# [WORK REQUEST]
Every line in the entries where "diff" is found should be copied.

Stored data:
====================
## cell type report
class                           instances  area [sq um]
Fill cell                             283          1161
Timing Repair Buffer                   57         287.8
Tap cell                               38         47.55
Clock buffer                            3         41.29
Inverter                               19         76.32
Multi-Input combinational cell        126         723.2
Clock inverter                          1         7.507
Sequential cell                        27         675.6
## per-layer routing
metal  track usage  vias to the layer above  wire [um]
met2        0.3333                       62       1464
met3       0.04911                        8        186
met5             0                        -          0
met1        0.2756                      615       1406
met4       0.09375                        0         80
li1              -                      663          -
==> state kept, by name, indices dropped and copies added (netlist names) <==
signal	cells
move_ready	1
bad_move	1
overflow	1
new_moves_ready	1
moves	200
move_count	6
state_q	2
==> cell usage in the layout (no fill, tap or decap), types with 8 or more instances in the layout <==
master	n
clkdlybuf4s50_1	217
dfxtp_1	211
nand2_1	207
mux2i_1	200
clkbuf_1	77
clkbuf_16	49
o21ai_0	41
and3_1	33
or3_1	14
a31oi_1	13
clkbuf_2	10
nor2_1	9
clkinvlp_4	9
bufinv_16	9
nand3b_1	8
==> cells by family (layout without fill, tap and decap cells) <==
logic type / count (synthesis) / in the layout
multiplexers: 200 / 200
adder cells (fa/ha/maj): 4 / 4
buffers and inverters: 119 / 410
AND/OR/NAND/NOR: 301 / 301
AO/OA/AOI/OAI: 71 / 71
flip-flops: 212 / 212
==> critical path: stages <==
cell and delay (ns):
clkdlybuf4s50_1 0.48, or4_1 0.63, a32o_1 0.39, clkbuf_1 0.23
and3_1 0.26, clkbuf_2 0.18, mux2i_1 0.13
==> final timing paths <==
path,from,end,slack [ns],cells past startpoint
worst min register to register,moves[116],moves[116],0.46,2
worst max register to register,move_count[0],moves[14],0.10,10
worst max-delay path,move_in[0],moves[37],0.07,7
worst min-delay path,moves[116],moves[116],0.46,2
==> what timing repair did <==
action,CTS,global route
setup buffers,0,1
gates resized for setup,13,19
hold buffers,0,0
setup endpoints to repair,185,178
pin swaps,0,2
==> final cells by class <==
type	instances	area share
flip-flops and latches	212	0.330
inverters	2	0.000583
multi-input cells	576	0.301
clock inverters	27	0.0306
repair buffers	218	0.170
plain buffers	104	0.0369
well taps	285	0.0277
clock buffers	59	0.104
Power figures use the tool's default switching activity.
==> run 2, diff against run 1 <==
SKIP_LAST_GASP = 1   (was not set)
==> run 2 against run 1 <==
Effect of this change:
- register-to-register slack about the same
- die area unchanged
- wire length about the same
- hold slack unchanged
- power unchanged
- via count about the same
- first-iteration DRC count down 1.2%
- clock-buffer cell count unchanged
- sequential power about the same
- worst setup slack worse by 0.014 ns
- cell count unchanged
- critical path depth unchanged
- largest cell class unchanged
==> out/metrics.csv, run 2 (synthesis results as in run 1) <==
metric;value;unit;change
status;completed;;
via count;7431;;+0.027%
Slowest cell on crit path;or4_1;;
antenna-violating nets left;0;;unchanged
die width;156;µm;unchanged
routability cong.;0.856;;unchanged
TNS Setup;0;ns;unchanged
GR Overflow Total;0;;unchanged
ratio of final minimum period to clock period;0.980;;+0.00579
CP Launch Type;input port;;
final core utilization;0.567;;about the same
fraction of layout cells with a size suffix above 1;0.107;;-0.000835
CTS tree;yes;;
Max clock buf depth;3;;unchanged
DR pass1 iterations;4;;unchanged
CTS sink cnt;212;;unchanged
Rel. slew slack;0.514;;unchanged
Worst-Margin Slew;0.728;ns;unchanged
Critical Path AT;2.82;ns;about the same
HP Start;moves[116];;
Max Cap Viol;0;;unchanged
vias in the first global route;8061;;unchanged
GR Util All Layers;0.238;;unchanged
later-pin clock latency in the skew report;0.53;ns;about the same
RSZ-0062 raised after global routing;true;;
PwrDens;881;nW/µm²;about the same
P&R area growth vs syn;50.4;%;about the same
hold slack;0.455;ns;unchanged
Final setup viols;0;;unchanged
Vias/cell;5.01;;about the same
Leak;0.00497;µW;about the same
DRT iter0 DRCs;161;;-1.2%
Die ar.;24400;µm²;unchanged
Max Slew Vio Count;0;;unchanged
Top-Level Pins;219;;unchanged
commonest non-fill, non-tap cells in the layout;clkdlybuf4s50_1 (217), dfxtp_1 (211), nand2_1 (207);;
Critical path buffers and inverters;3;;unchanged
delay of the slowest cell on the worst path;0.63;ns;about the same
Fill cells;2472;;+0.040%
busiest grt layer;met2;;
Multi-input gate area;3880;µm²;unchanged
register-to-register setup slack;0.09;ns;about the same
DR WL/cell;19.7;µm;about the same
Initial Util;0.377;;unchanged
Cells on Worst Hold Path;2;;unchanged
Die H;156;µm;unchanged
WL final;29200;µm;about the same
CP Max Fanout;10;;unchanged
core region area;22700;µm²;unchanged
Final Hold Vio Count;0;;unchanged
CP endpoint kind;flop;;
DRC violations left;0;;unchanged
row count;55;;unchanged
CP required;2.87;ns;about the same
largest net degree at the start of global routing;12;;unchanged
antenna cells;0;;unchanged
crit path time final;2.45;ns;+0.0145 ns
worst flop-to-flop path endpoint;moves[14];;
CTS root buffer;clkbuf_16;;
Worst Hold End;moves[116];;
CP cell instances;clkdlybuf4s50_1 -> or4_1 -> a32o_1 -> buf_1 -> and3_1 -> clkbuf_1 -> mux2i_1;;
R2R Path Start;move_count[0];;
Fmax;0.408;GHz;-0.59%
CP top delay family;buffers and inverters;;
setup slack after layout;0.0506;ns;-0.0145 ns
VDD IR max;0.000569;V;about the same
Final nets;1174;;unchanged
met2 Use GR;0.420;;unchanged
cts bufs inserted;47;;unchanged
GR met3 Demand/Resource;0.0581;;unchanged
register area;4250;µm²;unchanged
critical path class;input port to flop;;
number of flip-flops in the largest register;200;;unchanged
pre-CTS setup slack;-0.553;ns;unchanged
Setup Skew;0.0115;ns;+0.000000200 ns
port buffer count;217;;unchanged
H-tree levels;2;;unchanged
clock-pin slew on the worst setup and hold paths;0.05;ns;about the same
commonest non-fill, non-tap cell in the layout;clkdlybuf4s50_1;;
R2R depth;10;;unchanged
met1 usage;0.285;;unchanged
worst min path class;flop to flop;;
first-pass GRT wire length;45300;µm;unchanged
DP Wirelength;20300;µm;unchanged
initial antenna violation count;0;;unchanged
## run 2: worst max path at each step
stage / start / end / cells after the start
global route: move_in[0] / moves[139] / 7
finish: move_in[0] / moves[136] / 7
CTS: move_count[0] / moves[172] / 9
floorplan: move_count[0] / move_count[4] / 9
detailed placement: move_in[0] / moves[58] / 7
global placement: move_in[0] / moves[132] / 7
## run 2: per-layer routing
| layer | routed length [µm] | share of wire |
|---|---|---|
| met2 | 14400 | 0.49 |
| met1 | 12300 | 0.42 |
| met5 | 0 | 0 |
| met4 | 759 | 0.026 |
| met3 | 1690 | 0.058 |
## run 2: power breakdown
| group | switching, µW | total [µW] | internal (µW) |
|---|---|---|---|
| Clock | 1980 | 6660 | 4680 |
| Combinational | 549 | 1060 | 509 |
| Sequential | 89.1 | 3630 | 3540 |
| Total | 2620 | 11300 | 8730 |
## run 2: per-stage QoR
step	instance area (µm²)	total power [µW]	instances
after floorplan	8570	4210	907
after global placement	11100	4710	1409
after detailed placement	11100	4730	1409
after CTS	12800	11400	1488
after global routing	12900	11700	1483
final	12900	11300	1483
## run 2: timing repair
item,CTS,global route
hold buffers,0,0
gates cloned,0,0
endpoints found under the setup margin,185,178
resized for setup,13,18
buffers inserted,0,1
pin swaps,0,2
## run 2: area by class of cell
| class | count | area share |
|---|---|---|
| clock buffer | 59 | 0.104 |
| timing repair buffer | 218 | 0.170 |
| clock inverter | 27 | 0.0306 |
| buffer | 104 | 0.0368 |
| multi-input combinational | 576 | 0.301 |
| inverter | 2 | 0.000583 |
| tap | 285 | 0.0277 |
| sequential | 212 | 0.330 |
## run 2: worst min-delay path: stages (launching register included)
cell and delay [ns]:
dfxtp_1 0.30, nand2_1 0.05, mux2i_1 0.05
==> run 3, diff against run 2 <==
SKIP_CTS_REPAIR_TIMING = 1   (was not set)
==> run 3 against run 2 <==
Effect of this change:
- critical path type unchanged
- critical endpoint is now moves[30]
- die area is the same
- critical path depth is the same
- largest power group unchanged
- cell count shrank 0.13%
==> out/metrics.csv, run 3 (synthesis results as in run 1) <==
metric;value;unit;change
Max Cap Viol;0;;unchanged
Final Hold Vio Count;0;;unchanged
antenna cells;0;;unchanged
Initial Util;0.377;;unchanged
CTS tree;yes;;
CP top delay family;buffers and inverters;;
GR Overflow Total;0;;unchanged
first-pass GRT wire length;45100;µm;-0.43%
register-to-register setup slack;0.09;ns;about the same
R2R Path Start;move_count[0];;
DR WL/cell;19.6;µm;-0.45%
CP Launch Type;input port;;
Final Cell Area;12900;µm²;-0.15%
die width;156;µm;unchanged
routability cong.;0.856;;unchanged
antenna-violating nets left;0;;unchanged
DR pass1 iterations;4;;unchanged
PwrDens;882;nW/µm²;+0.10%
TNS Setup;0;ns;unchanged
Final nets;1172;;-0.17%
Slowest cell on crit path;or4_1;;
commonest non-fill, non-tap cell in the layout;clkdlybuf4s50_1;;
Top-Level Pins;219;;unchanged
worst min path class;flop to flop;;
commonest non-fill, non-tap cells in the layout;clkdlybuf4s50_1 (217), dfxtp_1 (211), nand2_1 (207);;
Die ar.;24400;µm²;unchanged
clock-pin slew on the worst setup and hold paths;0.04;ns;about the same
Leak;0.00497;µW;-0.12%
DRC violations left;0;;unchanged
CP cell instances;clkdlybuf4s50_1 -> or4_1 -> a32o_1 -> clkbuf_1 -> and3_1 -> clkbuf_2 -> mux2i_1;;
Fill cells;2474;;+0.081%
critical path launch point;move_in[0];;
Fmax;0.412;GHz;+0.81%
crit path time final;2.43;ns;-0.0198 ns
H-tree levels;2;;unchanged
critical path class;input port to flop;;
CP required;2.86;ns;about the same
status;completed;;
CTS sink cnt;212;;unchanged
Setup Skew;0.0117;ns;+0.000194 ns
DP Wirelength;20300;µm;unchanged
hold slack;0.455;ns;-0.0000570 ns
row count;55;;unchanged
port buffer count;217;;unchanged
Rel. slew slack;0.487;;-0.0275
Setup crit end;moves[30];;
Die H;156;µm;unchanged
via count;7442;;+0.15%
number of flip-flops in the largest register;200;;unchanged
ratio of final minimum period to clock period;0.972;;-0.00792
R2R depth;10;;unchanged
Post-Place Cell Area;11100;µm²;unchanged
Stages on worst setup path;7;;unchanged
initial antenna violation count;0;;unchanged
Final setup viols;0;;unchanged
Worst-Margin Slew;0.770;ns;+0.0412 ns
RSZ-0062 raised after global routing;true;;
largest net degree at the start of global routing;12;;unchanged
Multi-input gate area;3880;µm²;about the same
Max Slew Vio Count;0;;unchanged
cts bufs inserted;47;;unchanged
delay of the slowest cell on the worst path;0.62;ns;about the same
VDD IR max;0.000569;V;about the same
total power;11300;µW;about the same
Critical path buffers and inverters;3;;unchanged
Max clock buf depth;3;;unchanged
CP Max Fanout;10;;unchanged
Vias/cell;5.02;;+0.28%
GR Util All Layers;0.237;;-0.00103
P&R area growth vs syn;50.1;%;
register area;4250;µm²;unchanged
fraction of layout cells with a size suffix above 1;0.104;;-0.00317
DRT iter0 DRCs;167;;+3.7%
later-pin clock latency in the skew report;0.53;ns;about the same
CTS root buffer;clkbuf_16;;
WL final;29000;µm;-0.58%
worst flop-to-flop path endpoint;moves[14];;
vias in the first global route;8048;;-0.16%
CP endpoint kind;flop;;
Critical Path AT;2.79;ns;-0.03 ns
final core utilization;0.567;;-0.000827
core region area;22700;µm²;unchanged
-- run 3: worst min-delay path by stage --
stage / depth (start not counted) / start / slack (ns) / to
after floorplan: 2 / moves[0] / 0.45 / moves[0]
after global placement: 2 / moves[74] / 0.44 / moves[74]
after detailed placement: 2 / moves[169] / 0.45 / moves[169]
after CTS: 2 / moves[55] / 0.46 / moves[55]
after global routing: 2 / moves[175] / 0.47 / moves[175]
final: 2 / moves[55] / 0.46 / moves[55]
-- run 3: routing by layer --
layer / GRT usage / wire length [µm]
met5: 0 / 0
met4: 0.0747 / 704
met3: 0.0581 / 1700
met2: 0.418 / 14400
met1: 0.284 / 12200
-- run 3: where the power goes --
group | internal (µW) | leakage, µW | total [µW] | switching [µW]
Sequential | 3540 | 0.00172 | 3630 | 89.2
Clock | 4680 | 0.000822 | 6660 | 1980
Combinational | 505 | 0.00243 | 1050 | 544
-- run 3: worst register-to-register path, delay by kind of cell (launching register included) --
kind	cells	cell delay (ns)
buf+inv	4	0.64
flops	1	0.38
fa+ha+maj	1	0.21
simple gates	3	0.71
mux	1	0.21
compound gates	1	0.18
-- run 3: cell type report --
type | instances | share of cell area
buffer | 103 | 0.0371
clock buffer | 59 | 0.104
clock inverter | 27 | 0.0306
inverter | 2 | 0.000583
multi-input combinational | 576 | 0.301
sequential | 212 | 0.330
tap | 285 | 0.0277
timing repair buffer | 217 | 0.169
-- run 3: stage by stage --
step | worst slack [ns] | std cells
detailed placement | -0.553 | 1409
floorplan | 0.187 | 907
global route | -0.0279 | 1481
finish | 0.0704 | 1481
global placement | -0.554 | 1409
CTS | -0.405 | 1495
====================
# [PROBLEM SOLUTION]
==> run 2, diff against run 1 <==
==> run 3, diff against run 2 <==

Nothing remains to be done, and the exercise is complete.